The pay constitutes incentive awards earned during 2012 and deferred cash and stock during 2011. Each man will receive about $15.5 million.

Mr. Pandit will receive $6.7 million, and former chief operating officer John Havens will receive $6.8 million in 2012 incentive pay. Both awards will be paid out with 40% up front and 60% deferred in equal annual installments through 2017. The securities filing said the payments are incentive awards "for their significant contributions to Citigroup during 2012," and asserted they are not severance payments.

The 2011 compensation includes $8.8 million for Pandit and $8.7 million for Havens in cash and stock that was deferred from 2011.

However, Mr. Pandit won't be eligible to earn the profit-sharing, unvested stock options, or deferred compensation portions of a retention award that Citi granted to him in May last year, the company said. The award was tied to the company achieving certain financial milestones.
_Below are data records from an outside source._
What follows belongs to an exercise in optimizing a design on an open flow for small area, a short achievable clock period and few clock cycles per item; a production flow would make more cautious choices. The RTL was checked by simulation tests, not by an equivalence proof against the original design.

==> inputs of job 3652 <==
## rgb_to_hsl_convert
module rgb_to_hsl_convert (
    input  logic        i_clk,
    input  logic        i_rst_n,
    input  logic        i_valid,
    output logic        o_stall,
    input  logic [7:0]  i_red,
    input  logic [7:0]  i_green,
    input  logic [7:0]  i_blue,
    input  logic [7:0]  i_alpha,
    output logic        o_valid,
    input  logic        i_stall,
    output logic [12:0] o_hue,
    output logic [7:0]  o_saturation,
    output logic [7:0]  o_luminance,
    output logic [7:0]  o_alpha_out
);
make LEC_CHECK=0 ABC_AREA=1 CAP_MARGIN=20 CORE_MARGIN=2 CORE_UTILIZATION=40 PLACE_DENSITY=0.5 SETUP_SLACK_MARGIN=4.2 SLEW_MARGIN=20 finish   # period 8.0 ns
run.sh (not shown) runs the stock make flow with config.mk's settings and CLKGATE_MAP_FILE= SYNTH_SCRIPT=/design/flow/synth_recipe.tcl, a recipe that flattens the netlist after the stock synthesis.
==> inputs of job 6207, as changes to job 3652 <==
--- a/flow/config.mk
+++ b/flow/config.mk
@@ -11,4 +11,3 @@
 export CORE_UTILIZATION = 40
-export PLACE_DENSITY = 0.5
-export SETUP_SLACK_MARGIN = 4.2
+export SETUP_SLACK_MARGIN = 4.3
 export SLEW_MARGIN = 20
==> inputs of job 8346, as changes to job 3652 <==
--- a/flow/config.mk
+++ b/flow/config.mk
@@ -11,4 +11,3 @@
 export CORE_UTILIZATION = 40
-export PLACE_DENSITY = 0.5
-export SETUP_SLACK_MARGIN = 4.2
+export SETUP_SLACK_MARGIN = 4.0
 export SLEW_MARGIN = 20
==> run summary <==
Slew of the pin with the lowest slew margin: job 6207 0.849 ns; job 8346 1.01 ns; job 3652 0.966 ns
Maximum number of pins on one net before global-route repair: job 6207 87; job 8346 87; job 3652 80
Total vias in the final route: job 6207 16500; job 8346 16100; job 3652 16400
Worst Path Buf+Inv: job 6207 5; job 8346 5; job 3652 3
CP Capture Type: job 6207 flip-flop; job 8346 flip-flop; job 3652 primary output
Smallest setup slack after layout: job 6207 4.36 ns; job 8346 4.14 ns; job 3652 4.22 ns
Drt initial violations: job 6207 876; job 8346 857; job 3652 758
Final nets: job 6207 2847; job 8346 2773; job 3652 2832
Outcome: job 6207 complete, no violations; job 8346 complete, no violations; job 3652 complete, no violations
Capture point of the critical path: job 6207 d__r1[5]; job 8346 f__r1[5]; job 3652 o_stall
Synth-to-layout area growth: job 6207 20.0%; job 8346 14.1%; job 3652 19.3%
Met3 Wirelength: job 6207 1.94 mm; job 8346 1.82 mm; job 3652 1.74 mm
Fraction of area in clock buffers and inverters: job 6207 4.11%; job 8346 4.32%; job 3652 4.77%
Post-CTS setup-driven buffer insertion count: job 6207 36; job 8346 19; job 3652 23
Number of global-route vias before repair: job 6207 16100; job 8346 15900; job 3652 16200
Crit path launch: job 6207 i_green[7]; job 8346 i_green[3]; job 3652 i_stall
Detailed placement HPWL: job 6207 34.6 mm; job 8346 34.6 mm; job 3652 36.2 mm
Testbench counts of job 3652, summed over its fixed seeds: cycles 32,048, pixels 32,000.
Testbench counts of job 6207, summed over its fixed seeds: cycles 32,048, pixels 32,000.
Testbench counts of job 8346, summed over its fixed seeds: cycles 32,048, pixels 32,000.

* * *

==> 01-24: inputs <==
Starting RTL as in the previous note.
## rgb_to_hsl_convert
module rgb_to_hsl_convert (
    input  logic        i_clk,
    input  logic        i_rst_n,
    input  logic        i_valid,
    output logic        o_stall,
    input  logic [7:0]  i_red,
    input  logic [7:0]  i_green,
    input  logic [7:0]  i_blue,
    input  logic [7:0]  i_alpha,
    output logic        o_valid,
    input  logic        i_stall,
    output logic [12:0] o_hue,
    output logic [7:0]  o_saturation,
    output logic [7:0]  o_luminance,
    output logic [7:0]  o_alpha_out
);
==> flow/config.mk <==
export PLATFORM = sky130hd
export DESIGN_NAME = rgb_to_hsl_convert
export DESIGN_NICKNAME = rgb_to_hsl_convert
export VERILOG_FILES = /design/flow/design.v
export SDC_FILE = /design/flow/constraint.sdc
export NUM_CORES = 4
export LEC_CHECK = 0
export ABC_AREA = 1
export CAP_MARGIN = 20
export CORE_MARGIN = 2
export CORE_UTILIZATION = 40
export CTS_CLUSTER_DIAMETER = 70
export CTS_CLUSTER_SIZE = 28
export SETUP_SLACK_MARGIN = 4.2
export SLEW_MARGIN = 20
==> flow/constraint.sdc <==
create_clock -name core_clock -period 8.0 [get_ports {i_clk}]
set_input_delay 1.6000 -clock core_clock [delete_from_list [all_inputs] [get_ports {i_clk}]]
set_output_delay 1.6000 -clock core_clock [all_outputs]
set_load 0.01 [all_outputs]
==> inputs of 04-20, as changes to 01-24 <==
--- a/flow/config.mk
+++ b/flow/config.mk
@@ -10,6 +10,4 @@
 export CORE_MARGIN = 2
 export CORE_UTILIZATION = 40
-export CTS_CLUSTER_DIAMETER = 70
-export CTS_CLUSTER_SIZE = 28
 export SETUP_SLACK_MARGIN = 4.2
 export SLEW_MARGIN = 20
==> summary of the runs <==
- Against 04-20, the setup slack of 01-24 is lower by 0.0073 ns.
- Flip-flop and latch count is the same in 01-24 and 04-20.
- Register-to-register slack is about the same in 04-20 and 01-24.
- Synthesized area is the same in 01-24 and 04-20.
- Between 01-24 and 04-20, the lower utilization is in 01-24 (gap 0.37 points).
- Between 01-24 and 04-20, the lower clock skew is in 04-20 (gap 0.0018 ns).
- Fmax is about the same in 01-24 and 04-20.
- Against 01-24, the sequential share of layout area of 04-20 is lower by 0.28 points.
==> figures <==
	04-20	01-24
Run status	complete, no violations	complete, no violations
Area growth from synthesis to layout	17.8%	16.9%
Number of fill cells in the layout	4937	4946
Final critical-path share of the clock period	46.8%	46.9%
Crit path setup slack, layout	4.26 ns	4.25 ns
Non-clock buffer contribution to total cell area	5.22%	5.20%
Shortest period the worst path allows	3.74 ns	3.75 ns
Proportion of cell area occupied by multi-input gates	45.2%	45.2%
WL/cell	14.8 um	14.7 um
Number of CTS-inserted buffers	34	24
Total iterations of the first detailed-routing run	6	7
Final std cells w/o fill	3249	3228
Post-route design area	25000 um2	24900 um2
Met3 wire length	1940 um	1820 um
Testbench counts of 01-24, summed over its fixed seeds: cycles 32,048, pixels 32,000.
Testbench counts of 04-20, summed over its fixed seeds: cycles 32,048, pixels 32,000.

* * *

==> 05-16 <==
rgb_to_hsl_convert again, from the RTL that the note above started with.
## rgb_to_hsl_convert
module rgb_to_hsl_convert (
    input  logic        i_clk,
    input  logic        i_rst_n,
    input  logic        i_valid,
    output logic        o_stall,
    input  logic [7:0]  i_red,
    input  logic [7:0]  i_green,
    input  logic [7:0]  i_blue,
    input  logic [7:0]  i_alpha,
    output logic        o_valid,
    input  logic        i_stall,
    output logic [12:0] o_hue,
    output logic [7:0]  o_saturation,
    output logic [7:0]  o_luminance,
    output logic [7:0]  o_alpha_out
);
Settings: LEC_CHECK=0, ABC_AREA=1, CAP_MARGIN=20, CORE_MARGIN=2, CORE_UTILIZATION=40, GPL_ROUTABILITY_DRIVEN=0, SETUP_SLACK_MARGIN=4.2, SLEW_MARGIN=20; clock period 8.0 ns.
==> 12-23 (differences from 05-16) <==
Settings changed: GPL_ROUTABILITY_DRIVEN 0 to not set, SETUP_SLACK_MARGIN 4.2 to 4.4.
==> run summary <==
- Against 12-23, the final cell count of 05-16 is lower by about 2.3%.
- Between 12-23 and 05-16, the lower first-iteration DRC count is in 12-23 (gap 21%, measured against 05-16).
- Area after synthesis is the same in 12-23 and 05-16.
- In flip-flop and latch count, 12-23 and 05-16 do not differ.
- Clock skew: 05-16 is higher than 12-23 (0.011 ns).
- In 12-23 the via count is larger than in 05-16, by 2.1%.
- Of 05-16 and 12-23, 05-16 has the higher sequential share of layout area (gap 1.6 points).
- In synthesized cell count, 12-23 and 05-16 do not differ.
- Worst hold slack: 12-23 is higher than 05-16 (0.010 ns).
Testbench counts of 05-16, summed over its fixed seeds: cycles 32,048, pixels 32,000.
Testbench counts of 12-23, summed over its fixed seeds: cycles 32,048, pixels 32,000.

-- what the ideal ports hide --
The results above use ideal ports. As a check the final layouts listed here were re-extracted and re-timed, cells and wires unchanged. Step 1 (the two cells are an assumption about what drives the block):
set clk [get_ports {i_clk}]
set_driving_cell -lib_cell sky130_fd_sc_hd__clkbuf_16 $clk
set_driving_cell -lib_cell sky130_fd_sc_hd__buf_2 [delete_from_list [all_inputs] $clk]
Step 2, shift: input delay + t, output delay - t, t = (earliest + latest rising clock arrival at the registers) / 2. This alone moves slack from input paths to output paths. a / b / c = ideal / step 1 / step 2; a / b = the first two.
run | t (ns) | setup WS [ns] | slew at the worst register clock pin (ns) | worst slew at a driven data input, ns
job 3652 | 0.592 | 4.224 / 4.179 / 3.701 | 0.06 / 0.06 | 0.05
job 6207 | 0.579 | 4.357 / 4.330 / 3.791 | 0.06 / 0.06 | 0.04
job 8346 | 0.577 | 4.140 / 4.167 / 3.590 | 0.06 / 0.06 | 0.04
01-24 | 0.619 | 4.251 / 4.201 / 3.678 | 0.10 / 0.10 | 0.05
04-20 | 0.574 | 4.258 / 4.221 / 3.735 | 0.06 / 0.06 | 0.04
05-16 | 0.573 | 4.238 / 4.200 / 3.752 | 0.06 / 0.06 | 0.05
12-23 | 0.582 | 4.424 / 4.375 / 3.906 | 0.06 / 0.06 | 0.06
After both steps every run listed still meets setup and hold. For 01-24, which loses most, drivers alone change the setup slack by -0.050 ns; drivers and shift together by -0.573 ns.
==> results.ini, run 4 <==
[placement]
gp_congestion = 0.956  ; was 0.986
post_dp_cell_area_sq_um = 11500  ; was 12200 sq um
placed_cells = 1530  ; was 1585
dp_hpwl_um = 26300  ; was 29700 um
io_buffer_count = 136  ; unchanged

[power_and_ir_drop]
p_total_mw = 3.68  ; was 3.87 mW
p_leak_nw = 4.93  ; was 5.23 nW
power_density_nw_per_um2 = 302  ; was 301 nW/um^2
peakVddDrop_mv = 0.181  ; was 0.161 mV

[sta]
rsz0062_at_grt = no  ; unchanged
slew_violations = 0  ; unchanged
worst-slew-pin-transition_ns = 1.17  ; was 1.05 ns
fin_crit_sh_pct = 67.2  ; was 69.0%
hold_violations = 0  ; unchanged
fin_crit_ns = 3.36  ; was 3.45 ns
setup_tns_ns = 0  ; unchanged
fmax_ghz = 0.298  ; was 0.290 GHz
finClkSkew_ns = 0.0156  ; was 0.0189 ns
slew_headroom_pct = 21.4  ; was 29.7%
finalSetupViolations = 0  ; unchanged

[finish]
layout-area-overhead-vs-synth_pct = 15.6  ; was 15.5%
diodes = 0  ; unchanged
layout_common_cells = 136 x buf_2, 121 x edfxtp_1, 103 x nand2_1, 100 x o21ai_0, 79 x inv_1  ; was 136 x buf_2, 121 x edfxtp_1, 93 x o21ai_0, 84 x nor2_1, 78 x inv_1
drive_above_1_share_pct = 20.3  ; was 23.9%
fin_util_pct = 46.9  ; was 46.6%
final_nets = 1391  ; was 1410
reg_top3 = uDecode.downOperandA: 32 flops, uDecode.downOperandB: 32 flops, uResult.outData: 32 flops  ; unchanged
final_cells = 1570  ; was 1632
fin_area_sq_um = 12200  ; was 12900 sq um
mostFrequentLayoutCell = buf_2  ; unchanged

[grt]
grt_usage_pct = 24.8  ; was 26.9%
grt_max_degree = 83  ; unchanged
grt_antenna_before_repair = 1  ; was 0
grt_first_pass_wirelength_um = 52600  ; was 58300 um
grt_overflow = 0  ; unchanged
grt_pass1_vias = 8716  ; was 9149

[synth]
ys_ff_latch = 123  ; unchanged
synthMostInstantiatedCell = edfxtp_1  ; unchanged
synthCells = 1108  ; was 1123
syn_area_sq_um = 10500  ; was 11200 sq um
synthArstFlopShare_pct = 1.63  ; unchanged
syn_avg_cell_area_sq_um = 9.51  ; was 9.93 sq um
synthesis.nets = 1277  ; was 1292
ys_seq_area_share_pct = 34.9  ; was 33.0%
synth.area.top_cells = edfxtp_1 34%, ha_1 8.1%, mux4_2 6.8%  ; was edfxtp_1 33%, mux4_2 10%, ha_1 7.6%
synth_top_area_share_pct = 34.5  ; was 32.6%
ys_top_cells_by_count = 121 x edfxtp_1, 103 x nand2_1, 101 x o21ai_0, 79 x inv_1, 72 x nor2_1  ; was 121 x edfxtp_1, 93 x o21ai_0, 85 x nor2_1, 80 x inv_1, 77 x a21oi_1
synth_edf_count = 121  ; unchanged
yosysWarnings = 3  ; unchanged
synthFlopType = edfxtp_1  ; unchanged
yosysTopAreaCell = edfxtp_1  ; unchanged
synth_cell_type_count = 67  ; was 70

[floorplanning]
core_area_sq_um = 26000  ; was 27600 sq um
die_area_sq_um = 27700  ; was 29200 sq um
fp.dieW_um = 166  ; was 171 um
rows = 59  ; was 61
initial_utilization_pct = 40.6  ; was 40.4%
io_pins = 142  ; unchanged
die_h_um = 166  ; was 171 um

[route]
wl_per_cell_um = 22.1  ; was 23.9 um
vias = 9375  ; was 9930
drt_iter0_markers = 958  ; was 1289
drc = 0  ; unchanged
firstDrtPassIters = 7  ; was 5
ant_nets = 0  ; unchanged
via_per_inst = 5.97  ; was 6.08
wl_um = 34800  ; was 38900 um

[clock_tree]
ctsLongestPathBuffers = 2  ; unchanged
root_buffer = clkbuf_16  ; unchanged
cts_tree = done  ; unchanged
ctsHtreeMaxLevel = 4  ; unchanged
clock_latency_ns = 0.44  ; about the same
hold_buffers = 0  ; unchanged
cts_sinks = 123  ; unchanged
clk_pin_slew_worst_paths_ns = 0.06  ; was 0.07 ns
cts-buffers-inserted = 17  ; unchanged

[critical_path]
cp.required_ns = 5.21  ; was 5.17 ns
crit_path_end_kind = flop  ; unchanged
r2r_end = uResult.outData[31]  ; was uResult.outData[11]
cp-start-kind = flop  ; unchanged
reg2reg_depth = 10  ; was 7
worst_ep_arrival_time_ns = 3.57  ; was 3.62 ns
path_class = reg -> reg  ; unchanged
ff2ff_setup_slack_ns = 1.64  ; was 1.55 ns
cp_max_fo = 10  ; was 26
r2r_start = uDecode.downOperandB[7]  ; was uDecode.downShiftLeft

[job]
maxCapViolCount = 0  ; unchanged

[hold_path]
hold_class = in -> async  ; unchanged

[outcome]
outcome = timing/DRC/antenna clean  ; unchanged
For a 12-month period dating from their departures Nov. 30, both executives are barred from going to work for 13 named competitors, including Bank of America Corp. (BAC) , Goldman Sachs Group Inc. (GS), J.P. Morgan Chase & Co (JPM) and Morgan Stanley (MS), among others.

Mr. Pandit abruptly stepped down as CEO last month following a clash with the company's board over the bank's strategy and performance, The Wall Street Journal previously reported, citing people familiar with the situation.

In a prepared statement included in the filing, Citi board chairman Michael O'Neill called the payments "appropriate and equitable," and said: "There are no severance payments. Awards to which they are not legally entitled have been forfeited. We remain grateful for their contributions and wish them well."

Pandit's departure came after Citi suffered several high profile setbacks this year including shareholders' scathing rejection of a board approved compensation plan for senior executives, a rejection by the Federal Reserve of the bank's plan to buy back more stock and an arbitration ruling over the value of the company's brokerage joint venture with Morgan Stanley (MS) that forced Citigroup this week to take a $2.9 billion write-down.